連載ではSOAに関連する技術として「Webサービス」「BPEL」「ESB」の3つをとりあげましたが、それぞれの技術に対応するソフトウェアを順にご紹介します。
まずWebサービスですが、実行環境としてはWebSphere Application Server(以下、WAS)があります。
WebサービスにはWS-I Basic Profileという異なるベンダーのSOAPエンジン間の相互接続性を向上させるための仕様がありますが、WASはWS-I Basic Profile1.1に準拠しています。また、Webサービスの開発環境としてはRational Application DeveloperやRational Web Developer(旧 WebSphere Studio)があります。これらの開発ツールではWebサービスの開発を容易にするためのウィザードやテストツールの機能を提供しています。
BPELはビジネスプロセス実行言語と呼ばれるとおり、ビジネスプロセスを管理するためのテクノロジーです。そこでIBMソフトウェアを使ってビジネスプロセスを管理するステップを図1に習ってみていきましょう。


図1
まずはWebSphere Business Integration(以下、WBI)Modelerを使って最適なビジネスプロセスをモデリングします。この製品ではモデリングした結果をシミュレーションすることもできます。ビジネスプロセスが決定したらモデリングしたフローをエキスポートします。BPEL形式でエキスポートすることが可能ですのでそのまま実装ツールであるWebSphere Studio Application Developer Integrated Editionに取り込みます。ツールでは実際のモジュールと組み合わせて実装レベルのビジネスプロセスフローを作成していきます。完成したら実行エンジンに読み込ませてビジネスプロセスを実行します。実行エンジンとしてはWBI Server Foundationが提供されています。ここまでがプロセス実行までの簡単な流れになります。この後、プロセスの状況を監視したりボトルネックを分析したりするWBI Monitorという製品が2005年上半期に提供される予定になっています。
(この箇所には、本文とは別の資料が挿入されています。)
$ cat config.mk
export PLATFORM = sky130hd
export DESIGN_NAME = bcd_display_formatter_flat
export DESIGN_NICKNAME = d
export VERILOG_FILES = /design/src/rtl/bcd_display_formatter_if.sv /design/src/rtl/bcd_display_formatter.sv /design/src/flat_wrapper.sv
export SDC_FILE = /design/constraint.sdc
export NUM_CORES = 1
export LEC_CHECK = 0
export ABC_AREA = 1
export CORE_ASPECT_RATIO = 1.5
export CORE_UTILIZATION = 51
export CTS_CLUSTER_DIAMETER = 120
export DETAILED_ROUTE_END_ITERATION = 16
export GPL_ROUTABILITY_DRIVEN = 1
export PLACE_DENSITY = 0.76
export RECOVER_POWER = 25
export SLEW_MARGIN = 20
export SYNTH_ARGS = -nofsm -noshare
export SYNTH_HDL_FRONTEND = slang
export SYNTH_SLANG_ARGS = --single-unit
$ cat constraint.sdc
create_clock -name clk -period 3.48 [get_ports clk]
set_input_delay 0.696 -clock clk [delete_from_list [all_inputs] [get_ports clk]]
set_output_delay 0.696 -clock clk [all_outputs]
set_load 0.005 [all_outputs]
$ cat src/rtl/bcd_display_formatter_if.sv
// Request/result bundle between the CPU-side requester and the digit formatter.
// The master drives requests; the slave (formatter) returns the digit word and status.
interface bcd_display_formatter_if;
  logic        valid_in;
  logic [31:0] data_in;
  logic        dec_mode;
  logic [31:0] x_out;
  logic        busy;
  logic        done;
  logic        overflow;

  modport master (
    output valid_in, data_in, dec_mode,
    input  x_out, busy, done, overflow
  );

  modport slave (
    input  valid_in, data_in, dec_mode,
    output x_out, busy, done, overflow
  );
endinterface

$ cat src/rtl/bcd_display_formatter.sv
// Formats a 32-bit value into 8 display nibbles: hex passthrough, or a sequential
// double-dabble BCD conversion (one bit per cycle) with overflow above 99,999,999.
module bcd_display_formatter (
  input logic                      clk,
  input logic                      rst,
  bcd_display_formatter_if.slave   bus
);

  localparam logic [1:0] IDLE   = 2'd0;
  localparam logic [1:0] SHIFT  = 2'd1;
  localparam logic [1:0] FINISH = 2'd2;

  logic [1:0]  state_q;
  logic [4:0]  cnt_q;
  logic [39:0] bcd_q;
  logic [31:0] bin_q;
  logic        mode_q;
  logic [31:0] x_q;
  logic        done_q;
  logic        ovf_q;
  logic [39:0] bcd_adj;

  // Add-3 correction applied before each shift so no digit exceeds 9 afterwards.
  always_comb begin
    bcd_adj = bcd_q;
    for (int i = 0; i < 10; i++) begin
      if (bcd_q[4*i +: 4] >= 4'd5) begin
        bcd_adj[4*i +: 4] = bcd_q[4*i +: 4] + 4'd3;
      end
    end
  end

  always_ff @(posedge clk or posedge rst) begin
    if (rst) begin
      state_q <= IDLE;
      cnt_q   <= '0;
      bcd_q   <= '0;
      bin_q   <= '0;
      mode_q  <= 1'b0;
      x_q     <= '0;
      done_q  <= 1'b0;
      ovf_q   <= 1'b0;
    end else begin
      done_q <= 1'b0;
      case (state_q)
        IDLE: begin
          if (bus.valid_in) begin
            mode_q  <= bus.dec_mode;
            bin_q   <= bus.data_in;
            bcd_q   <= '0;
            cnt_q   <= '0;
            state_q <= bus.dec_mode ? SHIFT : FINISH;
          end
        end
        SHIFT: begin
          {bcd_q, bin_q} <= {bcd_adj[38:0], bin_q, 1'b0};
          cnt_q          <= cnt_q + 5'd1;
          if (cnt_q == 5'd31) begin
            state_q <= FINISH;
          end
        end
        FINISH: begin
          done_q  <= 1'b1;
          state_q <= IDLE;
          if (mode_q) begin
            if (bcd_q[39:32] == 8'd0) begin
              x_q   <= bcd_q[31:0];
              ovf_q <= 1'b0;
            end else begin
              x_q   <= 32'hEEEE_EEEE;
              ovf_q <= 1'b1;
            end
          end else begin
            // Hex requests never shift, so bin_q still holds the captured value.
            x_q   <= bin_q;
            ovf_q <= 1'b0;
          end
        end
        default: state_q <= IDLE;
      endcase
    end
  end

  assign bus.x_out    = x_q;
  assign bus.busy     = (state_q != IDLE);
  assign bus.done     = done_q;
  assign bus.overflow = ovf_q;

endmodule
WAS V6.0ではSI-Busという名称でESB機能を提供しています。図2に習ってみていきたいと思います。


図2
WAS V6.0ではサービスをつなげるためのSI-Busというバスを作ることができます。このバスを作ると内部にJavaベースのメッセージング・エンジン(WebSphere MQのようなものを想像してください)が作られます。バスは他のWAS V6.0が搭載されたマシンのバスと接続することができます。図の例ではシステムA、B、C3つのマシンのバスが相互にリンクされています。このリンクされたひとつの島をESBと呼んでいます。たとえばシステムAにあるクライアントプログラムはバスを通してシステムAにある顧客情報取得サービスを呼び出したり、システムBにある在庫管理サービスを呼び出したり、システムCにある決済処理サービスを呼び出したりすることが可能です。処理に必要なデータ、たとえば顧客情報や商品情報などはメッセージング機能によってデータが伝送されます。
SOAという言葉はIT市場のキーワードとなり、各ベンダーは競って自社のSOA戦略を打ち出しています。IBMでもSOA戦略としてコンサルティングや、サービス、ソフトウェアといった一括したサービスを提供することでその価値を強調しています。そしてこれからも標準技術や仕様の策定は進んでいくと思われます。
SOAはもともとビジネスに役立てるために考えられたコンセプトです。自社のビジネスのプロセスの効率化、最適化を常に考えながら、サービス化を検討していくことが最も重要となります。皆さんの身近にある業務プロセスの中でもサービス化できる部分はないか是非この機会に検討していただければ幸いです。